• Task to carry out
Keep every line in which "equal" occurs and drop the rest of the data.
─── Given records
### src/hdl/tslp_pkg.sv
// Tagged sensor line parser: shared types and constants.
// Used by the parser, the output buffer and the top level.
`default_nettype none

package tslp_pkg;

  localparam int CHAR_W     = 8;
  localparam int COUNT_W    = 12;
  localparam int NUM_FIELDS = 5;
  localparam int FIELD_W    = 3;
  localparam int TIME_W     = 64;
  localparam int ACCUM_W    = 16;

  localparam logic [COUNT_W-1:0] MAX_COUNT = 12'd4095;

  localparam logic [CHAR_W-1:0] CHAR_A = 8'h41;
  localparam logic [CHAR_W-1:0] CHAR_F = 8'h46;
  localparam logic [CHAR_W-1:0] CHAR_0 = 8'h30;
  localparam logic [CHAR_W-1:0] CHAR_9 = 8'h39;

  typedef logic [COUNT_W-1:0] count_t;

  typedef enum logic [1:0] {
    OUTCOME_PENDING = 2'd0,
    OUTCOME_OK      = 2'd1,
    OUTCOME_FAILED  = 2'd2
  } outcome_t;

  typedef struct packed {
    logic [TIME_W-1:0]                    frame_time;
    logic [NUM_FIELDS-1:0][COUNT_W-1:0]   counts;
    logic                                 frame_ok;
  } result_t;

endpackage

`default_nettype wire

### src/hdl/tagged_sensor_line_parser_core.sv
// Tagged sensor line parser top level: stream ports, parser and result buffer.
// Depends on tslp_pkg, tslp_parser and tslp_out_buf.
//
// Takes one character per cycle on the input stream while s_tready is high, and checks the line for
// tags A to E, each followed by a decimal count of at most 4095, then F.
// On the item marked tlast one result is registered in the result buffer, in its
// output register or, while the output is stalled, its skid register, and leaves on
// the output stream: tuser is the ok flag, tdata the five counts (zero on failure)
// and the timestamp of the last character. The parser update is a single registered
// step, so a new item is taken every cycle while s_tready is high; a two-entry result
// buffer keeps s_tready high until two results wait on a stalled output.
`default_nettype none

module tagged_sensor_line_parser_core (
  input  wire logic         clk,
  input  wire logic         rst,
  input  wire logic         s_tvalid,
  output logic              s_tready,
  input  wire logic [71:0]  s_tdata,   // char_byte, time_stamp
  input  wire logic         s_tlast,   // end_of_line
  output logic              m_tvalid,
  input  wire logic         m_tready,
  output logic [127:0]      m_tdata,   // thumb, index, middle, ring, pinky counts, frame_time
  output logic              m_tuser    // frame_ok
);

  logic              accept;
  logic              res_valid;
  logic              buf_full;
  tslp_pkg::result_t res;
  tslp_pkg::result_t out_res;

  assign s_tready = !buf_full;
  assign accept   = s_tvalid && s_tready;

  tslp_parser u_parser (
    .clk         (clk),
    .rst         (rst),
    .accept      (accept),
    .char_byte   (s_tdata[7:0]),
    .end_of_line (s_tlast),
    .time_stamp  (s_tdata[71:8]),
    .res_valid   (res_valid),
    .res         (res)
  );

  tslp_out_buf u_out_buf (
    .clk       (clk),
    .rst       (rst),
    .in_valid  (res_valid),
    .in_data   (res),
    .full      (buf_full),
    .out_valid (m_tvalid),
    .out_data  (out_res),
    .out_ready (m_tready)
  );

  assign m_tdata = {4'b0, out_res.frame_time, out_res.counts};
  assign m_tuser = out_res.frame_ok;

endmodule

`default_nettype wire

### src/hdl/tslp_parser.sv
// Per-byte line parser: tag and digit-run state, captured counts.
// Produces one result per end-of-line byte. Depends on tslp_pkg.
`default_nettype none

module tslp_parser (
  input  wire logic                          clk,
  input  wire logic                          rst,
  input  wire logic                          accept,
  input  wire logic [tslp_pkg::CHAR_W-1:0]   char_byte,
  input  wire logic                          end_of_line,
  input  wire logic [tslp_pkg::TIME_W-1:0]   time_stamp,
  output logic                               res_valid,
  output tslp_pkg::result_t                  res
);

  logic [tslp_pkg::FIELD_W-1:0] field_number;
  logic                         reading_digits;
  logic                         digit_seen;
  tslp_pkg::count_t             value_accum;
  logic                         value_overflow;
  tslp_pkg::outcome_t           line_outcome;
  tslp_pkg::count_t             captured_counts [tslp_pkg::NUM_FIELDS];

  logic [tslp_pkg::FIELD_W-1:0] field_step;
  logic                         reading_step;
  logic                         seen_step;
  tslp_pkg::count_t             accum_step;
  logic                         overflow_step;
  tslp_pkg::outcome_t           outcome_step;
  tslp_pkg::count_t             captured_next [tslp_pkg::NUM_FIELDS];

  logic                         is_digit;
  logic                         tag_check;
  logic [3:0]                   digit_value;
  logic [tslp_pkg::ACCUM_W-1:0] accum_scaled;

  assign is_digit     = char_byte inside {[tslp_pkg::CHAR_0:tslp_pkg::CHAR_9]};
  assign digit_value  = 4'(char_byte - tslp_pkg::CHAR_0);
  assign accum_scaled = ({4'b0, value_accum} * 16'd10) + {12'b0, digit_value};

  always_comb begin
    field_step    = field_number;
    reading_step  = reading_digits;
    seen_step     = digit_seen;
    accum_step    = value_accum;
    overflow_step = value_overflow;
    outcome_step  = line_outcome;
    captured_next = captured_counts;
    tag_check     = 1'b0;
    if (accept && line_outcome == tslp_pkg::OUTCOME_PENDING) begin
      if (reading_digits) begin
        if (is_digit) begin
          seen_step = 1'b1;
          if (accum_scaled > {4'b0, tslp_pkg::MAX_COUNT}) begin
            overflow_step = 1'b1;
          end else begin
            accum_step = accum_scaled[tslp_pkg::COUNT_W-1:0];
          end
        end else if (!digit_seen || value_overflow ||
                     field_number >= 3'(tslp_pkg::NUM_FIELDS)) begin
          outcome_step = tslp_pkg::OUTCOME_FAILED;
        end else begin
          captured_next[field_number] = value_accum;
          field_step   = field_number + 3'd1;
          reading_step = 1'b0;
          tag_check    = 1'b1;
        end
      end else begin
        tag_check = 1'b1;
      end
      if (tag_check) begin
        if (field_step >= 3'(tslp_pkg::NUM_FIELDS)) begin
          outcome_step = (char_byte == tslp_pkg::CHAR_F) ? tslp_pkg::OUTCOME_OK
                                                          : tslp_pkg::OUTCOME_FAILED;
        end else if (char_byte == 8'(tslp_pkg::CHAR_A + {5'b0, field_step})) begin
          reading_step  = 1'b1;
          seen_step     = 1'b0;
          accum_step    = '0;
          overflow_step = 1'b0;
        end else begin
          outcome_step = tslp_pkg::OUTCOME_FAILED;
        end
      end
    end
  end

  always_comb begin
    res_valid      = accept && end_of_line;
    res.frame_ok   = (outcome_step == tslp_pkg::OUTCOME_OK);
    res.frame_time = time_stamp;
    for (int i = 0; i < tslp_pkg::NUM_FIELDS; i++) begin
      res.counts[i] = res.frame_ok ? captured_next[i] : '0;
    end
  end

  always_ff @(posedge clk) begin
    if (rst || (accept && end_of_line)) begin
      field_number   <= '0;
      reading_digits <= 1'b0;
      digit_seen     <= 1'b0;
      value_accum    <= '0;
      value_overflow <= 1'b0;
      line_outcome   <= tslp_pkg::OUTCOME_PENDING;
    end else begin
      field_number   <= field_step;
      reading_digits <= reading_step;
      digit_seen     <= seen_step;
      value_accum    <= accum_step;
      value_overflow <= overflow_step;
      line_outcome   <= outcome_step;
    end
  end

  always_ff @(posedge clk) begin
    captured_counts <= captured_next;
  end

endmodule

`default_nettype wire

### src/hdl/tslp_out_buf.sv
// Two-entry result buffer: output register plus skid register.
// Decouples the parser from output backpressure. Depends on tslp_pkg.
`default_nettype none

module tslp_out_buf (
  input  wire logic              clk,
  input  wire logic              rst,
  input  wire logic              in_valid,
  input  wire tslp_pkg::result_t in_data,
  output logic                   full,
  output logic                   out_valid,
  output tslp_pkg::result_t      out_data,
  input  wire logic              out_ready
);

  logic              skid_valid;
  tslp_pkg::result_t skid_data;

  assign full = skid_valid;

  always_ff @(posedge clk) begin
    if (rst) begin
      out_valid  <= 1'b0;
      skid_valid <= 1'b0;
    end else if (skid_valid) begin
      if (out_ready) begin
        skid_valid <= 1'b0;
      end
    end else if (in_valid) begin
      if (out_valid && !out_ready) begin
        skid_valid <= 1'b1;
      end
      out_valid <= 1'b1;
    end else if (out_ready) begin
      out_valid <= 1'b0;
    end
  end

  always_ff @(posedge clk) begin
    if (skid_valid) begin
      if (out_ready) begin
        out_data <= skid_data;
      end
    end else if (in_valid) begin
      if (out_valid && !out_ready) begin
        skid_data <= in_data;
      end else begin
        out_data <= in_data;
      end
    end
  end

endmodule

`default_nettype wire

### config.mk
export PLATFORM = sky130hd
export DESIGN_NAME = tagged_sensor_line_parser_core
export DESIGN_NICKNAME = d
export VERILOG_FILES = /design/src/hdl/tslp_pkg.sv /design/src/hdl/tagged_sensor_line_parser_core.sv /design/src/hdl/tslp_parser.sv /design/src/hdl/tslp_out_buf.sv
export SDC_FILE = /design/constraint.sdc
export NUM_CORES = 1
export LEC_CHECK = 0
export ABC_AREA = 1
export BUFFER_PORTS_ARGS = -buffer_cell sky130_fd_sc_hd__buf_2
export CAP_MARGIN = 20
export CELL_PAD_IN_SITES_DETAIL_PLACEMENT = 1
export CELL_PAD_IN_SITES_GLOBAL_PLACEMENT = 1
export CORE_ASPECT_RATIO = 0.7
export CORE_MARGIN = 2
export CORE_UTILIZATION = 40
export CTS_CLUSTER_SIZE = 10
export DETAILED_ROUTE_END_ITERATION = 8
export PLACE_DENSITY_LB_ADDON = 0.1
export RECOVER_POWER = 25
export SYNTH_ARGS = -nofsm -noshare
export SYNTH_HDL_FRONTEND = slang
export SYNTH_HIERARCHICAL = 1
export SYNTH_SLANG_ARGS = --single-unit
### constraint.sdc
create_clock -name clk -period 9.2 [get_ports clk]
set_input_delay 2.3 -clock clk [delete_from_list [all_inputs] [get_ports clk]]
set_output_delay 2.3 -clock clk [all_outputs]
set_load 0.02 [all_outputs]
# After elaboration in Yosys (flattened, before gate mapping)
# Index checks and enable logic that the tools add are counted.
[totals] register_bits=332 latch_bits=0 ram_bits=0 romBits=0 in_bits=77 out_inout_bits=131 mem_count=0
[classes] add_sub_neg=4 mul=1 div_mod_pow=0 magnitude_cmp=7 n_eq_ne=5 shifts=0 n_mux=61 n_bitwise=2 n_reduce_logical=18
[op_table] operator="2-to-1 mux 125 bit" count=4
[op_table] operator="2-to-1 mux 60 bit" count=4
[op_table] operator="2-to-1 mux 12 bit" count=12
[op_table] operator="bitwise mux 60 bit" count=1
[op_table] operator="demux 12 bit (select 3 bit)" count=1
[op_table] operator="2-to-1 mux 1 bit" count=27
[op_table] operator="adder 16 x 4 -> 16 bit" count=1
[op_table] operator="> comparator 16 x 12 -> 1 bit, second input constant" count=1
[op_table] operator="2-to-1 mux 2 bit" count=8
[op_table] operator="multiplier 12 x 3 -> 15 bit, second input constant" count=1
[op_table] operator="2-to-1 mux 3 bit" count=4
[op_table] operator="adder 7 x 3 -> 8 bit, first input constant" count=1
[op_table] operator="== test 8 x 7 -> 1 bit, second input constant" count=1
[op_table] operator="== test 8 bit" count=1
[op_table] operator="greater-or-equal comparator 8 x 6 -> 1 bit, second input constant" count=1
[op_table] operator="<= comparator 8 x 6 -> 1 bit, second input constant" count=1
[op_table] operator="greater-or-equal comparator 3 bit, second input constant" count=2
[op_table] operator="logical AND 1 bit" count=6
[op_table] operator="AND reduction 3 bit" count=2
[op_table] operator="greater-or-equal comparator 4 bit, second input constant" count=1
[op_table] operator="< comparator 4 x 1 -> 1 bit, second input constant" count=1
[op_table] operator="inverter 3 -> 4 bit" count=1
[op_table] operator="nonzero test 2 bit" count=2
[op_table] operator="subtractor 4 x 1 -> 4 bit, second input constant" count=1
[op_table] operator="other kinds (9)" count=13

# Longest topological paths before layout
# Gate-level depths: netlist (run 1).
[depth] depth_word=18 depth_mapped=25

# Cells and area by module
# The synthesis (run 1) kept the hierarchy.
[by_module_without_submodules] module="tslp_out_buf" instances=1 cells_per_inst=672 area_each_um2=9161.3
[by_module_without_submodules] module="tslp_parser" instances=1 cells_per_inst=802 area_each_um2=5251.3
[by_module_without_submodules] module="tagged_sensor_line_parser_core" instances=1 cells_per_inst=8 area_each_um2=47.5

# Worst setup path before layout (run 1)
# OpenSTA, ideal clock, no wires.
[synth_path] path_kind="input port to flip-flop" start="input port s_tvalid" end="register u_out_buf/out_data[0] in the netlist's numbering, enable pin" setup_ns=0.654 arrival_time_ns=8.707 required_time_ns=8.546 slack_ns=-0.161 cell_stages=6 path_cell_list="inv_1 > nor2_2 > nand2_1 > inv_1 > nand2_1 > o22ai_1"
[synth_via] elab_chain_len=4
[synth_rtl] element="start: declaration" line="tagged_sensor_line_parser_core.sv:17" text="input wire logic s_tvalid,"
[synth_rtl] element="logical AND 1 bit" line="tagged_sensor_line_parser_core.sv:34" text="assign accept = s_tvalid && s_tready;"
[synth_rtl] element="net accept" line="tagged_sensor_line_parser_core.sv:27" text="logic accept;"
[synth_rtl] element="logical AND 1 bit" line="tslp_parser.sv:88" text="res_valid = accept && end_of_line;"
[synth_rtl] element="net res_valid" line="tagged_sensor_line_parser_core.sv:28" text="logic res_valid;"
[synth_rtl] element="nonzero test 2 bit (no source line)"
[synth_rtl] element="AND reduction 3 bit (no source line)"
[synth_rtl] element="end signal: assignment" line="tslp_out_buf.sv:42" text="out_data <= skid_data;"
[synth_rtl] element="end signal: assignment" line="tslp_out_buf.sv:48" text="out_data <= in_data;"
[synth_rtl] element="end: declaration" line="tslp_out_buf.sv:12" text="output tslp_pkg::result_t out_data,"
# The timed path passes the listed nets, and every way through them passes these cells.
# A chain may end at the register's enable or synchronous reset.

# Worst setup path after layout (run 1)
[layout_path] start="register u_out_buf.skid_valid (netlist: u_out_buf/full)" end="register u_out_buf/out_data[122] in the netlist's numbering, enable pin"
[layout_via] elab_chain_len=5 elab_cells_between_ends=7
[layout_rtl] element="start: declaration" line="tslp_out_buf.sv:16" text="logic skid_valid;"
[layout_rtl] element="start signal: assignment" line="tslp_out_buf.sv:24" text="skid_valid <= 1'b0;"
[layout_rtl] element="start signal: assignment" line="tslp_out_buf.sv:27" text="skid_valid <= 1'b0;"
[layout_rtl] element="start signal: assignment" line="tslp_out_buf.sv:31" text="skid_valid <= 1'b1;"
[layout_rtl] element="logical NOT 1 bit" line="tagged_sensor_line_parser_core.sv:33" text="assign s_tready = !buf_full;"
[layout_rtl] element="logical AND 1 bit" line="tagged_sensor_line_parser_core.sv:34"
[layout_rtl] element="logical AND 1 bit" line="tslp_parser.sv:88"
[layout_rtl] element="nonzero test 2 bit (no source line)"
[layout_rtl] element="AND reduction 3 bit (no source line) *"
# Mark *: on every way between the ends. The rest lies on a longest branch, timed or not.

==> impl_metrics.tcl, run 1 <==
set metrics [dict create \
    status "finished with violations" \
    failed_checks "max-capacitance violations, max-slew violations" \
    crit_arrival_ns 6.15 \
    leakage_nw 7.12 \
    fin_nets 1724 \
    place_congestion 0.815 \
    grt_pass1_vias 10600 \
    wl_mm 35.4 \
    reg2reg_to "u_out_buf/out_data[122]" \
    drt_iter0_markers 504 \
    dp.cells 2057 \
    irDropWorstVdd_mv 0.131 \
    finClkSkew_ns 0.0156 \
    ioPinCount 208 \
    hp-start "u_parser/value_overflow" \
    relSlewSlack_pct -63.6 \
    ys_seq_elements 332 \
    multiInputGateArea_mm2 0.00384 \
    crit_top_cell "buf_4" \
    critPathLaunchType "flip-flop" \
    synth_edf_count 250 \
    syn_area_per_cell_um2 9.76 \
    place_ws_ns 3.36 \
    hold_ws_ns 0.487 \
    post-synth-top-count-cell "nand2_1" \
    firstDrtPassIters 5 \
    regArea_mm2 0.00915 \
    diodes 0 \
    vias_per_cell 4.63 \
    drv_slew 62 \
    grt_max_degree 85 \
    cp-end-kind "flip-flop" \
    num_vias 9833 \
    path_buf_inv 3 \
    ys_warn_count 6 \
    synth.largest_area_cell "edfxtp_1" \
    grt_pass1_wl_mm 57.2 \
    insertion_delay_ns 0.53 \
    numCtsBuffers 39 \
    die_y_um 163 \
    path_cells "buf_4, clkinvlp_2, o22ai_4, buf_4" \
    cts.clk_slew.worst_paths_ns 0.06 \
    rows 58 \
    fin_crit_sh_pct 65.4 \
    antenna_found_initial 0 \
    synth.top_cell.area_share_pct 51.9 \
    synth.area.top_cells "edfxtp_1 52%, nand2_1 14%, dfxtp_1 11%, inv_1 4.9%, buf_4 3.7%" \
    worstPathRequired_ns 9.33 \
    initial_utilization_pct 40.4 \
    cts_setup_buffers 0 \
    drc 0 \
    maxCapViolCount 1 \
    final_cells 2126 \
    crit_slowest_cell "clkinvlp_2" \
    path_class "reg2reg" \
    fmax_mhz 166 \
    fin_crit_ns 6.02 \
    cts_hold_buffers 0 \
    setup_viol 0 \
    overflow 0 \
    fin_tns_setup_ns 0 \
    dieArea_mm2 0.0377 \
    power_density_mw_per_mm2 196 \
    utilization_pct 45.6 \
    cpPeakStageDelay_ns 2.25 \
    dp_hpwl_mm 22.8 \
    seq_area_frac_synth_pct 63.3 \
    crit_start "u_out_buf/full" \
    layout_setup_ws_ns 3.18 \
    fin_area_mm2 0.0163 \
    nFillCells 4130 \
    dpl-instance-area_mm2 0.0154 \
    htreeDepth 2 \
    grt_setup_unrepaired "no" \
    drt.antenna.violating_nets 0 \
    grt_util_all_layers_pct 19.2 \
    tightest_slew_ns 2.44 \
    async_reset_ff_share_pct 0 \
    cts_resized 0 \
    finalPower_mw 3.20 \
    cts_buffer_depth 3 \
    crit_family "buffers and inverters" \
    crit_cells 4 \
    rr_worst_depth 4 \
    hold_viol 0 \
    cts_tree "done" \
    netlist_area_mm2 0.0145 \
    core_area_mm2 0.0358 \
    synth.distinct_cells 36 \
    syn_to_final_growth_pct 12.7 \
    cts-root-buf "clkbuf_16" \
    min_path_cells 2 \
    io_buffers 203 \
    cts_sinks 332 \
    drive_above_1_share_pct 8.75 \
    ys.flop_type "edfxtp_1" \
    reg2reg_slack_ns 3.18 \
    r2r_start "u_out_buf/full" \
    hp-class "reg2reg" \
    syn_inst 1482 \
    synth_commonest_cells "545 x nand2_1, 250 x edfxtp_1, 187 x inv_1, 82 x dfxtp_1" \
    critPathMaxFanout 84 \
    routedWlPerCell_um 16.7 \
    die_x_um 231 \
    crit_end "u_out_buf/out_data[122]" \
]
==> worst reg2reg max path, cell delays in order (launching register included) <==
cell,delay [ns]
dfxtp_4,0.70
buf_4,0.88
clkinvlp_2,2.26
o22ai_4,0.82
buf_4,0.88
==> layer usage <==
layer	up-vias	GRT usage, %	routed length [µm]
li1	4928	-	-
met1	4693	26.3	17000
met2	155	31.1	16200
met3	57	3.65	1410
met4	0	5.51	859
met5	-	0	0
==> where the power goes <==
| group | internal (mW) | switching (mW) |
|---|---|---|
| combinational | 0.0432 | 0.124 |
| clock | 0.792 | 0.580 |
| sequential | 1.65 | 0.0126 |
| total | 2.48 | 0.717 |
==> worst min-delay path by stage <==
| stage | endpoint |
|---|---|
| after global placement | u_parser/value_overflow |
| final | u_parser/value_overflow |
| after floorplan | u_parser/value_overflow |
| after global routing | u_parser/digit_seen |
| after CTS | u_parser/value_overflow |
| after detailed placement | u_parser/value_overflow |
==> state kept, by name, summed over array words and instances, names as in the netlist <==
| name | count |
|---|---|
| u_parser/reading_digits | 1 |
| u_parser/value_accum | 12 |
| u_out_buf/out_data | 125 |
| u_parser/captured_counts | 60 |
| u_out_buf/out_valid | 1 |
| u_parser/value_overflow | 1 |
| u_out_buf/skid_data | 125 |
| u_parser/field_number | 3 |
| u_parser/digit_seen | 1 |
| u_out_buf/full | 1 |
| u_parser/line_outcome | 2 |
==> placed cells by master, fill, tap and decap left out, types with 6 or more instances in the layout <==
cell type / count
o21ai_0: 64
nand3_1: 34
clkbuf_16: 39
clkbuf_1: 161
buf_2: 68
dfxtp_1: 81
nor2_2: 10
edfxtp_1: 250
nand4_1: 11
a21oi_1: 25
inv_1: 186
o21ai_1: 15
nand2_1: 545
nor2_1: 73
ha_1: 27
xor2_1: 6
==> area by class of cell <==
type | count | area share (%)
sequential | 332 | 56.1
tap | 480 | 3.68
clock inverter | 3 | 0.107
clock buffer | 66 | 6.61
multi-input combinational | 845 | 23.6
timing repair buffer | 208 | 5.43
inverter | 192 | 4.47
==> logic make-up after synthesis <==
kind of cell    synth area share (%)
other cells                   0.0259
xor+xnor                       0.606
buf+inv                         10.3
compound gates                  4.08
flops                           63.3
simple gates                    19.1
fa+ha+maj                       2.61
Note: power is estimated with default switching activity, not from simulation.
──────
• Answer space
[op_table] operator="greater-or-equal comparator 8 x 6 -> 1 bit, second input constant" count=1
[op_table] operator="greater-or-equal comparator 3 bit, second input constant" count=2
[op_table] operator="greater-or-equal comparator 4 bit, second input constant" count=1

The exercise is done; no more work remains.